Key Areas of Differentiation From Other Cloud Data Warehouses
- The Snowflake data warehouse is built entirely on the cloud and employs a subscription-based model with storage and compute operating independently. With elastic storage, Snowflake’s system automatically applies hot/cold storage techniques to minimize costs and scalable compute eliminates the traditional caps on concurrency that other warehouse options present.
- Snowflake stores both structured and semi-structured data, converting it into a usable format that is SQL-compatible.
- Pricing: The company’s services are provided on-demand, empowering users to select the amount of compute and storage they need before paying for it based on usage or on a monthly fixed-rate model. Snowflake’s flexible payment structure also means that compute (which is charged per second, with a 60-second minimum) and storage can be activated for specific instances and projects without incurring long-term costs.
- The Snowflake data warehouse is cloud-agonistic, creating the option for a customer to be multi-cloud. Snowflake is currently available on Microsoft Azure, Google Cloud, and Amazon Web Services.
- Snowflake’s flexible system of cloud servers decentralizes data and allows each stakeholder or group within an organization to access specific data sets without requiring complicated data transfers.
- Users can quickly query data, without affecting the underlying data set, and receive closer to real-time data.
Key Use Cases for Snowflake
Snowflake’s scalable architecture and lightweight querying make it an ideal tool for companies that are starting their exploration of the data-driven model. The platform’s usability factor and flexibility make it a valuable tool for companies that are seeking to test new systems, create their own analytical models, or try out different approaches to fulfill their data analysis and BI needs.

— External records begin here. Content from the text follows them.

==> src/rtl/rxq_pkg.sv <==
package rxq_pkg;
   // bit time count of one frame: start + data + parity + stop
   function automatic logic [3:0] frame_bits(input logic [3:0] lc);
      return 4'd7 + 4'(lc[1:0]) + 4'(lc[2]) + 4'(lc[3]);
   endfunction

   function automatic int trig_level(input logic [1:0] code);
      case (code)
         2'b00:   return 1;
         2'b01:   return 4;
         2'b10:   return 8;
         default: return 14;
      endcase
   endfunction
endpackage

==> src/rtl/rxq_store.sv <==
module rxq_store #(
   parameter int DEPTH = 16,
   parameter int W     = 8
) (
   input  logic                       clk,
   input  logic                       rst_n,
   input  logic                       clr,
   input  logic                       push,
   input  logic                       pop,
   input  logic [W-1:0]               wdata,
   output logic [W-1:0]               rdata,
   output logic [$clog2(DEPTH+1)-1:0] level
);
   localparam int PTR_W = (DEPTH > 1) ? $clog2(DEPTH) : 1;
   localparam int LVL_W = $clog2(DEPTH+1);
   localparam bit POW2  = (DEPTH & (DEPTH - 1)) == 0;

   logic [W-1:0]     mem [DEPTH];
   logic [PTR_W-1:0] wr_ptr, rd_ptr, wr_nxt, rd_nxt;

   generate
      if (POW2) begin : g_wrap_free
         assign wr_nxt = wr_ptr + PTR_W'(1);
         assign rd_nxt = rd_ptr + PTR_W'(1);
      end else begin : g_wrap_cmp
         assign wr_nxt = (wr_ptr == PTR_W'(DEPTH - 1)) ? '0 : wr_ptr + PTR_W'(1);
         assign rd_nxt = (rd_ptr == PTR_W'(DEPTH - 1)) ? '0 : rd_ptr + PTR_W'(1);
      end
   endgenerate

   always_ff @(posedge clk) begin
      if (push) mem[wr_ptr] <= wdata;
   end

   always_ff @(posedge clk or negedge rst_n) begin
      if (!rst_n) begin
         wr_ptr <= '0;
         rd_ptr <= '0;
         level  <= '0;
      end else if (clr) begin
         wr_ptr <= '0;
         rd_ptr <= '0;
         level  <= '0;
      end else begin
         if (push) wr_ptr <= wr_nxt;
         if (pop)  rd_ptr <= rd_nxt;
         case ({push, pop})
            2'b10:   level <= level + LVL_W'(1);
            2'b01:   level <= level - LVL_W'(1);
            default: level <= level;
         endcase
      end
   end

   assign rdata = mem[rd_ptr];
endmodule

==> src/rtl/rxq_frame_timer.sv <==
module rxq_frame_timer
   import rxq_pkg::*;
#(
   parameter int FRAMES = 4
) (
   input  logic       clk,
   input  logic       rst_n,
   input  logic [3:0] line_ctl,
   input  logic       restart,
   input  logic       cancel,
   input  logic       tick,
   output logic       expire
);
   localparam int CNT_W = $clog2(FRAMES * 12 + 1);

   logic [CNT_W-1:0] cnt;
   logic             run;
   logic [3:0]       lc_q;
   logic             lc_chg, reload;
   logic [CNT_W-1:0] load;

   assign load   = CNT_W'(FRAMES * int'(frame_bits(line_ctl)));
   assign lc_chg = line_ctl != lc_q;
   assign reload = restart || (run && lc_chg);
   assign expire = run && tick && (cnt == CNT_W'(1)) && !cancel && !reload;

   always_ff @(posedge clk or negedge rst_n) begin
      if (!rst_n) begin
         cnt  <= '0;
         run  <= 1'b0;
         lc_q <= '0;
      end else begin
         lc_q <= line_ctl;
         if (cancel) begin
            run <= 1'b0;
         end else if (reload) begin
            cnt <= load;
            run <= 1'b1;
         end else if (run && tick) begin
            if (cnt == CNT_W'(1)) run <= 1'b0;
            else                  cnt <= cnt - CNT_W'(1);
         end
      end
   end
endmodule

==> src/rtl/uart_rx_queue.sv <==
module uart_rx_queue
   import rxq_pkg::*;
#(
   parameter int DEPTH      = 16,
   parameter int TMO_FRAMES = 4
) (
   input  logic                       clk,
   input  logic                       rst_n,
   input  logic                       fifo_en,
   input  logic                       fifo_clr,
   input  logic [1:0]                 trig_sel,
   input  logic [3:0]                 line_ctl,
   input  logic                       baud_tick,
   input  logic                       rx_valid,
   input  logic [7:0]                 rx_data,
   input  logic                       rx_break,
   input  logic                       rd_stb,
   input  logic                       lsr_rd_stb,
   output logic [7:0]                 rd_data,
   output logic [$clog2(DEPTH+1)-1:0] fill,
   output logic                       data_ready,
   output logic                       overrun,
   output logic                       brk,
   output logic                       data_avail,
   output logic                       timeout_ind
);
   localparam int LVL_W = $clog2(DEPTH+1);

   generate
      if (DEPTH < 14) begin : g_bad_depth
         $error("DEPTH must hold the largest trigger level");
      end
      if (TMO_FRAMES < 1) begin : g_bad_frames
         $error("TMO_FRAMES must be at least 1");
      end
   endgenerate

   logic       en_q, clr, in_pkt, full, push_ok, ovf, pop, leaves_empty;
   logic       restart, cancel, expire;
   logic [7:0] in_byte, hold, q_rdata;

   assign clr          = fifo_clr || (fifo_en != en_q);
   assign in_pkt       = rx_valid || rx_break;
   assign in_byte      = rx_break ? 8'h00 : rx_data;
   assign full         = fill == LVL_W'(DEPTH);
   assign push_ok      = fifo_en && in_pkt && !full && !clr;
   assign ovf          = !clr && in_pkt && (fifo_en ? full : data_ready);
   assign pop          = fifo_en && rd_stb && (fill != '0) && !clr;
   assign leaves_empty = rd_stb && (!fifo_en || fill <= LVL_W'(1));
   assign restart      = fifo_en && !clr && (in_pkt || (rd_stb && fill > LVL_W'(1)));
   assign cancel       = clr || !fifo_en;

   rxq_store #(.DEPTH(DEPTH), .W(8)) u_store (
      .clk   (clk),
      .rst_n (rst_n),
      .clr   (clr),
      .push  (push_ok),
      .pop   (pop),
      .wdata (in_byte),
      .rdata (q_rdata),
      .level (fill)
   );

   rxq_frame_timer #(.FRAMES(TMO_FRAMES)) u_timer (
      .clk      (clk),
      .rst_n    (rst_n),
      .line_ctl (line_ctl),
      .restart  (restart),
      .cancel   (cancel),
      .tick     (baud_tick),
      .expire   (expire)
   );

   always_ff @(posedge clk or negedge rst_n) begin
      if (!rst_n) begin
         en_q        <= 1'b0;
         hold        <= '0;
         data_ready  <= 1'b0;
         overrun     <= 1'b0;
         brk         <= 1'b0;
         timeout_ind <= 1'b0;
      end else begin
         en_q <= fifo_en;
         if (!fifo_en && in_pkt && !clr) hold <= in_byte;

         if (clr)               data_ready <= 1'b0;
         else if (in_pkt)       data_ready <= 1'b1;
         else if (leaves_empty) data_ready <= 1'b0;

         if (clr)                       brk <= 1'b0;
         else if (rx_break)             brk <= 1'b1;
         else if (lsr_rd_stb)           brk <= 1'b0;
         else if (leaves_empty)         brk <= 1'b0;

         if (ovf)             overrun <= 1'b1;
         else if (lsr_rd_stb) overrun <= 1'b0;

         if (clr || rd_stb)                  timeout_ind <= 1'b0;
         else if (expire && fill != '0)      timeout_ind <= 1'b1;
      end
   end

   assign rd_data    = fifo_en ? ((fill == '0) ? 8'h00 : q_rdata) : hold;
   assign data_avail = fifo_en ? (data_ready && int'(fill) >= trig_level(trig_sel))
                               : data_ready;
endmodule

- Ad hoc analysis. Users can create their own queries in Snowflake. Snowflake’s use of virtual warehousing allows stakeholders to build their own databases with live and cached data, making for faster queries and more near real-time BI insights.

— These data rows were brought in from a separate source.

## src/rtl/otb_pkg.sv

```systemverilog
package otb_pkg;

  typedef enum logic [2:0] {
    CMD_NONE = 3'd0,
    CMD_PRE  = 3'd1,
    CMD_ACT  = 3'd2,
    CMD_RD   = 3'd3,
    CMD_WR   = 3'd4
  } cmd_t;

  typedef enum logic [1:0] {
    PG_EMPTY = 2'd0,
    PG_HIT   = 2'd1,
    PG_MISS  = 2'd2
  } pageStatus_t;

  typedef enum logic [1:0] {
    STEP_PRE = 2'd0,
    STEP_ACT = 2'd1,
    STEP_ACC = 2'd2
  } seqStep_t;

  typedef struct packed {
    logic acceptA;
    logic moveAB;
    logic openPage;
    logic closePage;
  } otbStrobe_t;

endpackage

```

## src/rtl/otb_datapath.sv

```systemverilog
module otb_datapath
  import otb_pkg::*;
#(
  parameter int NUM_ROWS  = 4,
  parameter int MAX_BANKS = 4,
  parameter int PAGE_W    = 12,
  localparam int ROW_W    = $clog2(NUM_ROWS),
  localparam int BANK_W   = $clog2(MAX_BANKS),
  localparam int IDX_W    = ROW_W + BANK_W,
  localparam int NUM_ENT  = 1 << IDX_W
) (
  input  logic              clk,
  input  logic              rstN,
  input  otbStrobe_t        strobe,
  input  logic [ROW_W-1:0]  reqRow,
  input  logic [BANK_W-1:0] reqBank,
  input  logic [PAGE_W-1:0] reqPage,
  input  logic              reqWrite,
  input  logic [NUM_ROWS-1:0] rowFourBank,
  input  logic              prechargeAll,
  output pageStatus_t       lookupStatus,
  output logic              bWrite,
  output logic [ROW_W-1:0]  bRow,
  output logic [BANK_W-1:0] bBank,
  output logic [PAGE_W-1:0] bPage
);

  logic [ROW_W-1:0]  aRow;
  logic [BANK_W-1:0] aBank;
  logic [PAGE_W-1:0] aPage;
  logic              aWrite;
  logic [BANK_W-1:0] reqBankEff;
  logic [IDX_W-1:0]  aIdx;
  logic [IDX_W-1:0]  bIdx;
  logic [NUM_ENT-1:0] entValid;
  logic [PAGE_W-1:0] entPage [NUM_ENT];
  logic              aEntValid;

  // two-bank rows keep only the low bank bit
  assign reqBankEff = rowFourBank[reqRow] ? reqBank : (reqBank & BANK_W'(1));

  always_ff @(posedge clk) begin
    if (!rstN) begin
      aRow <= '0; aBank <= '0; aPage <= '0; aWrite <= 1'b0;
      bRow <= '0; bBank <= '0; bPage <= '0; bWrite <= 1'b0;
    end else begin
      if (strobe.moveAB) begin
        bRow <= aRow; bBank <= aBank; bPage <= aPage; bWrite <= aWrite;
      end
      if (strobe.acceptA) begin
        aRow <= reqRow; aBank <= reqBankEff; aPage <= reqPage; aWrite <= reqWrite;
      end
    end
  end

  assign aIdx = {aRow, aBank};
  assign bIdx = {bRow, bBank};

  generate
    for (genvar e = 0; e < NUM_ENT; e++) begin : g_entry
      always_ff @(posedge clk) begin
        if (!rstN) begin
          entValid[e] <= 1'b0;
          entPage[e]  <= '0;
        end else if (prechargeAll) begin
          entValid[e] <= 1'b0;
        end else if (strobe.openPage && bIdx == IDX_W'(e)) begin
          entValid[e] <= 1'b1;
          entPage[e]  <= bPage;
        end else if (strobe.closePage && bIdx == IDX_W'(e)) begin
          entValid[e] <= 1'b0;
        end
      end
    end
  endgenerate

  assign aEntValid = entValid[aIdx] & ~prechargeAll;

  always_comb begin
    if (!aEntValid)                 lookupStatus = PG_EMPTY;
    else if (entPage[aIdx] == aPage) lookupStatus = PG_HIT;
    else                            lookupStatus = PG_MISS;
  end

  AST_OPEN_SETS_VALID: assert property (@(posedge clk) disable iff (!rstN)
    strobe.openPage && !prechargeAll |=> entValid[bIdx] && entPage[bIdx] == bPage);

  AST_PREALL_CLEARS: assert property (@(posedge clk) disable iff (!rstN)
    prechargeAll |=> entValid == '0);

  AST_TWO_BANK_ALIAS: assert property (@(posedge clk) disable iff (!rstN)
    strobe.acceptA && !rowFourBank[reqRow] |=> aBank[BANK_W-1:1] == '0);

endmodule

```

## src/rtl/otb_control.sv

```systemverilog
module otb_control
  import otb_pkg::*;
(
  input  logic        clk,
  input  logic        rstN,
  input  logic        reqValid,
  input  pageStatus_t lookupStatus,
  input  logic        bWrite,
  output logic        reqReady,
  output otbStrobe_t  strobe,
  output logic        cmdValid,
  output cmd_t        cmdType,
  output pageStatus_t cmdStatus
);

  logic        aValid;
  logic        bValid;
  seqStep_t    bStep;
  logic        bDone;
  logic        moveAB;

  assign bDone    = bValid && bStep == STEP_ACC;
  assign moveAB   = aValid && (!bValid || bDone);
  assign reqReady = !aValid || moveAB;

  assign strobe.acceptA   = reqValid && reqReady;
  assign strobe.moveAB    = moveAB;
  assign strobe.openPage  = bValid && bStep == STEP_ACT;
  assign strobe.closePage = bValid && bStep == STEP_PRE;

  always_ff @(posedge clk) begin
    if (!rstN) begin
      aValid    <= 1'b0;
      bValid    <= 1'b0;
      bStep     <= STEP_ACC;
      cmdStatus <= PG_EMPTY;
    end else begin
      if (strobe.acceptA)  aValid <= 1'b1;
      else if (moveAB)     aValid <= 1'b0;

      if (moveAB) begin
        bValid    <= 1'b1;
        cmdStatus <= lookupStatus;
        unique case (lookupStatus)
          PG_MISS: bStep <= STEP_PRE;
          PG_HIT:  bStep <= STEP_ACC;
          default: bStep <= STEP_ACT;
        endcase
      end else if (bDone) begin
        bValid <= 1'b0;
      end else if (bValid) begin
        bStep <= (bStep == STEP_PRE) ? STEP_ACT : STEP_ACC;
      end
    end
  end

  assign cmdValid = bValid;

  always_comb begin
    if (!bValid)                cmdType = CMD_NONE;
    else if (bStep == STEP_PRE) cmdType = CMD_PRE;
    else if (bStep == STEP_ACT) cmdType = CMD_ACT;
    else                        cmdType = bWrite ? CMD_WR : CMD_RD;
  end

  AST_PRE_THEN_ACT: assert property (@(posedge clk) disable iff (!rstN)
    cmdValid && cmdType == CMD_PRE |=> cmdValid && cmdType == CMD_ACT);

  AST_ACT_THEN_ACCESS: assert property (@(posedge clk) disable iff (!rstN)
    cmdValid && cmdType == CMD_ACT |=> cmdValid && (cmdType == CMD_RD || cmdType == CMD_WR));

  AST_HIT_SINGLE: assert property (@(posedge clk) disable iff (!rstN)
    moveAB && lookupStatus == PG_HIT |=> cmdType == CMD_RD || cmdType == CMD_WR);

  AST_HOLD_WHEN_BLOCKED: assert property (@(posedge clk) disable iff (!rstN)
    aValid && !moveAB |=> aValid && !reqReady == !moveAB);

  AST_STATUS_STABLE: assert property (@(posedge clk) disable iff (!rstN)
    cmdValid && !bDone |=> cmdValid && $stable(cmdStatus));

endmodule

```

## src/rtl/open_page_tracker.sv

```systemverilog
module open_page_tracker
  import otb_pkg::*;
#(
  parameter int NUM_ROWS  = 4,
  parameter int MAX_BANKS = 4,
  parameter int PAGE_W    = 12,
  localparam int ROW_W    = $clog2(NUM_ROWS),
  localparam int BANK_W   = $clog2(MAX_BANKS)
) (
  input  logic                clk,
  input  logic                rstN,
  input  logic                reqValid,
  output logic                reqReady,
  input  logic [ROW_W-1:0]    reqRow,
  input  logic [BANK_W-1:0]   reqBank,
  input  logic [PAGE_W-1:0]   reqPage,
  input  logic                reqWrite,
  input  logic [NUM_ROWS-1:0] rowFourBank,
  input  logic                prechargeAll,
  output logic                cmdValid,
  output logic [2:0]          cmdType,
  output logic [ROW_W-1:0]    cmdRow,
  output logic [BANK_W-1:0]   cmdBank,
  output logic [PAGE_W-1:0]   cmdPage,
  output logic [1:0]          cmdStatus
);

  otbStrobe_t  strobe;
  pageStatus_t lookupStatus;
  pageStatus_t statusInt;
  cmd_t        cmdInt;
  logic        bWrite;

  otb_control i_control (
    .clk          (clk),
    .rstN         (rstN),
    .reqValid     (reqValid),
    .lookupStatus (lookupStatus),
    .bWrite       (bWrite),
    .reqReady     (reqReady),
    .strobe       (strobe),
    .cmdValid     (cmdValid),
    .cmdType      (cmdInt),
    .cmdStatus    (statusInt)
  );

  otb_datapath #(
    .NUM_ROWS  (NUM_ROWS),
    .MAX_BANKS (MAX_BANKS),
    .PAGE_W    (PAGE_W)
  ) i_datapath (
    .clk          (clk),
    .rstN         (rstN),
    .strobe       (strobe),
    .reqRow       (reqRow),
    .reqBank      (reqBank),
    .reqPage      (reqPage),
    .reqWrite     (reqWrite),
    .rowFourBank  (rowFourBank),
    .prechargeAll (prechargeAll),
    .lookupStatus (lookupStatus),
    .bWrite       (bWrite),
    .bRow         (cmdRow),
    .bBank        (cmdBank),
    .bPage        (cmdPage)
  );

  assign cmdType   = cmdInt;
  assign cmdStatus = statusInt;

endmodule

```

- Embedding analytics. Snowflake delivers the elasticity, scalability, and flexibility that embedded analytics applications require.
Users can also adopt a hybrid model, with a live connection to Snowflake and then Sisense’s caching layer for targeted historical analysis. With this approach, Sisense-native data models can be used for exploring and analyzing historical data, a live Snowflake connection can provide real-time intelligence, and everything can be displayed in one dashboard.
For additional information, visit our Sisense + Snowflake resource page. For additional information about Snowflake specifically, visit www.Snowflake.com to learn more about their product offerings, read about their new Data Exchange offering, and review actual customer use cases.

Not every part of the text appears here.